**Problem statement:** As the answer, give a copy of each line below that includes the word "lnrd".

**Data:**
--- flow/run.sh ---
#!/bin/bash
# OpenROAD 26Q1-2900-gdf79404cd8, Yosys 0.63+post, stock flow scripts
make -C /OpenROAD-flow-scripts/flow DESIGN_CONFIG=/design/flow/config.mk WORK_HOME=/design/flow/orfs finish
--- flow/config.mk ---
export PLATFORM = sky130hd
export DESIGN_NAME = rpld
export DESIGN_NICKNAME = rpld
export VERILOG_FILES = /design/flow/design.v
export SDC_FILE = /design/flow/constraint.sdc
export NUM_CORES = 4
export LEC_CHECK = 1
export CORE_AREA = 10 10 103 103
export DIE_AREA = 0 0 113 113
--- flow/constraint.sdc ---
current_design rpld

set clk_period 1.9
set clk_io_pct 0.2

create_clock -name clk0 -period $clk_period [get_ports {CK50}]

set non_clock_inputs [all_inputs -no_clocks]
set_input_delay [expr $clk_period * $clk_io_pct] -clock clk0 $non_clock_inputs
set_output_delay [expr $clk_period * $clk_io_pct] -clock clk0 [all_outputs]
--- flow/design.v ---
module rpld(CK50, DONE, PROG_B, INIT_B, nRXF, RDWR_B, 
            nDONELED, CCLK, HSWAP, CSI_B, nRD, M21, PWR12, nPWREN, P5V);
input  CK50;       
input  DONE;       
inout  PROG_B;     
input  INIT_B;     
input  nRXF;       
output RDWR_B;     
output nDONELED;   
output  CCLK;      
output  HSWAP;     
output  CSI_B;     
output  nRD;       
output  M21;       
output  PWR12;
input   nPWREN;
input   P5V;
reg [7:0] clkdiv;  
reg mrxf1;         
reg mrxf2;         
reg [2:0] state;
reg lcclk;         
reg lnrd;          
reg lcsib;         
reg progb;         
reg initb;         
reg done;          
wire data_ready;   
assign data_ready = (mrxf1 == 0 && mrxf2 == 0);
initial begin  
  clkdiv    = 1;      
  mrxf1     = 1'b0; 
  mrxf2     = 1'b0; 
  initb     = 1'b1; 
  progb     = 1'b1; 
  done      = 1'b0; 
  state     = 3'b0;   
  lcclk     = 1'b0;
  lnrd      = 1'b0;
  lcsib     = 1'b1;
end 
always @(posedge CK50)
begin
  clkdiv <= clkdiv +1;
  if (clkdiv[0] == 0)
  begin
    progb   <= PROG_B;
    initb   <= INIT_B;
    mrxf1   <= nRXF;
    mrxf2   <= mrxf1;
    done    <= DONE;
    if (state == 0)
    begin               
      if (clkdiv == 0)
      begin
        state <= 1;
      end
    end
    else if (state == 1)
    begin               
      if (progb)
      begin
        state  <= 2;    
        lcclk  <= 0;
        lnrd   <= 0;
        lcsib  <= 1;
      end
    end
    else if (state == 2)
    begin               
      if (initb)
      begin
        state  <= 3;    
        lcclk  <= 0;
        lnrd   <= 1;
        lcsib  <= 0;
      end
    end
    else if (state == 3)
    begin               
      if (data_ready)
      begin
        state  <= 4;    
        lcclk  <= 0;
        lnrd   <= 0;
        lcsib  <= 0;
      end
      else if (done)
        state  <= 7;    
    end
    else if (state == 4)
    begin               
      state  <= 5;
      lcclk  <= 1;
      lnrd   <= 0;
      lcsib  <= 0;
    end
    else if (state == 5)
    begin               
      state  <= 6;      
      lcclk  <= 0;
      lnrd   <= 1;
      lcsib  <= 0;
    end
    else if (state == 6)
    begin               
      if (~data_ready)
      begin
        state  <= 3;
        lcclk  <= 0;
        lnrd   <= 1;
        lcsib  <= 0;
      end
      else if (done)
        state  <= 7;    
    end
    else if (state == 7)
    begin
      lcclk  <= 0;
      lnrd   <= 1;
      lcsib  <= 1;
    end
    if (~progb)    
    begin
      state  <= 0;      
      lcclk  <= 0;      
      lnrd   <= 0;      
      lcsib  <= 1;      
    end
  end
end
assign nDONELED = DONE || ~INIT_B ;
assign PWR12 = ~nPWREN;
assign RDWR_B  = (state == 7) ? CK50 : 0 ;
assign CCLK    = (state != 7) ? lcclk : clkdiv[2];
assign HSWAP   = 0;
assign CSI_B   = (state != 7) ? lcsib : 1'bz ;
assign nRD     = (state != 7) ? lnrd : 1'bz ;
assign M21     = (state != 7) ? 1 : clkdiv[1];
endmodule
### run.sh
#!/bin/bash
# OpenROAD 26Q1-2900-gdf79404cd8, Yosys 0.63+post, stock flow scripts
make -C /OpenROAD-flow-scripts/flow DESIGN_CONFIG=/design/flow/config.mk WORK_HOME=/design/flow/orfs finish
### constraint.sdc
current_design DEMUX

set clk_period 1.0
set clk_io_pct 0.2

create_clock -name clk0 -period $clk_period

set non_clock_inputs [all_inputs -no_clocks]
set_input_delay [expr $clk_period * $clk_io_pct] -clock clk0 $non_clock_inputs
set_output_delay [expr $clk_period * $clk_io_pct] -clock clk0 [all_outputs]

**Output for this task:**
reg lnrd;          
  lnrd      = 1'b0;
        lnrd   <= 0;
        lnrd   <= 1;
        lnrd   <= 0;
      lnrd   <= 0;
      lnrd   <= 1;
        lnrd   <= 1;
      lnrd   <= 1;
      lnrd   <= 0;      
assign nRD     = (state != 7) ? lnrd : 1'bz ;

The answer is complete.